-- DATA LISTING follows --

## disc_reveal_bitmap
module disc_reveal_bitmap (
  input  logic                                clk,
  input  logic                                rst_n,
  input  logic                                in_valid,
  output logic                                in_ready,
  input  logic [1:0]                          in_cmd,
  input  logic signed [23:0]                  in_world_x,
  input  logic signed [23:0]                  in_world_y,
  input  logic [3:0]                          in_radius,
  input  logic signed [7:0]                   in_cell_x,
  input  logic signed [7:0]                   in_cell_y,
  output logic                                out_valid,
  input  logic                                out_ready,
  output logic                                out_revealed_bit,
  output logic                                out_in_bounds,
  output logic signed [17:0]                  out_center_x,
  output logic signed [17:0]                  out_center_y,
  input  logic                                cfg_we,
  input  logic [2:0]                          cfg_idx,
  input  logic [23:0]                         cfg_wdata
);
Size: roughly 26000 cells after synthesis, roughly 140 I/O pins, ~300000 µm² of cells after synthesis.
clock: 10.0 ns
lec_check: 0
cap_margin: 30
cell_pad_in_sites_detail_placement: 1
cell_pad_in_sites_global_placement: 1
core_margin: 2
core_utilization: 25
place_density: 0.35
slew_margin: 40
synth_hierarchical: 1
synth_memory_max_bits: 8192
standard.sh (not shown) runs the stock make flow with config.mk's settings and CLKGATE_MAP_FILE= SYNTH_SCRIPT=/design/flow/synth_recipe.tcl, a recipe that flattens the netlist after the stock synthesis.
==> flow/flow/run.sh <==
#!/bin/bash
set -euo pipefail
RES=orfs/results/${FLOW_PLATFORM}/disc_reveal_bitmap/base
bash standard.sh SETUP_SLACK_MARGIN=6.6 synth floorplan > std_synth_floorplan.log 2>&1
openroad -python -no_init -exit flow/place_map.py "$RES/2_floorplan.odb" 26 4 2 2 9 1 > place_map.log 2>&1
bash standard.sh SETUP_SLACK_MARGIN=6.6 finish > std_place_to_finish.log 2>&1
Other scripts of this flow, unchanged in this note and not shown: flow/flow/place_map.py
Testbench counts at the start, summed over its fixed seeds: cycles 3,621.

-- DATA LISTING concluded --

EXERCISE GOAL:
Everything from the line containing "place_density: 0.35" through the last line of the listing must be reproduced exactly, and no other line.

OUTPUT BELOW:
place_density: 0.35
slew_margin: 40
synth_hierarchical: 1
synth_memory_max_bits: 8192
standard.sh (not shown) runs the stock make flow with config.mk's settings and CLKGATE_MAP_FILE= SYNTH_SCRIPT=/design/flow/synth_recipe.tcl, a recipe that flattens the netlist after the stock synthesis.
==> flow/flow/run.sh <==
#!/bin/bash
set -euo pipefail
RES=orfs/results/${FLOW_PLATFORM}/disc_reveal_bitmap/base
bash standard.sh SETUP_SLACK_MARGIN=6.6 synth floorplan > std_synth_floorplan.log 2>&1
openroad -python -no_init -exit flow/place_map.py "$RES/2_floorplan.odb" 26 4 2 2 9 1 > place_map.log 2>&1
bash standard.sh SETUP_SLACK_MARGIN=6.6 finish > std_place_to_finish.log 2>&1
Other scripts of this flow, unchanged in this note and not shown: flow/flow/place_map.py
Testbench counts at the start, summed over its fixed seeds: cycles 3,621.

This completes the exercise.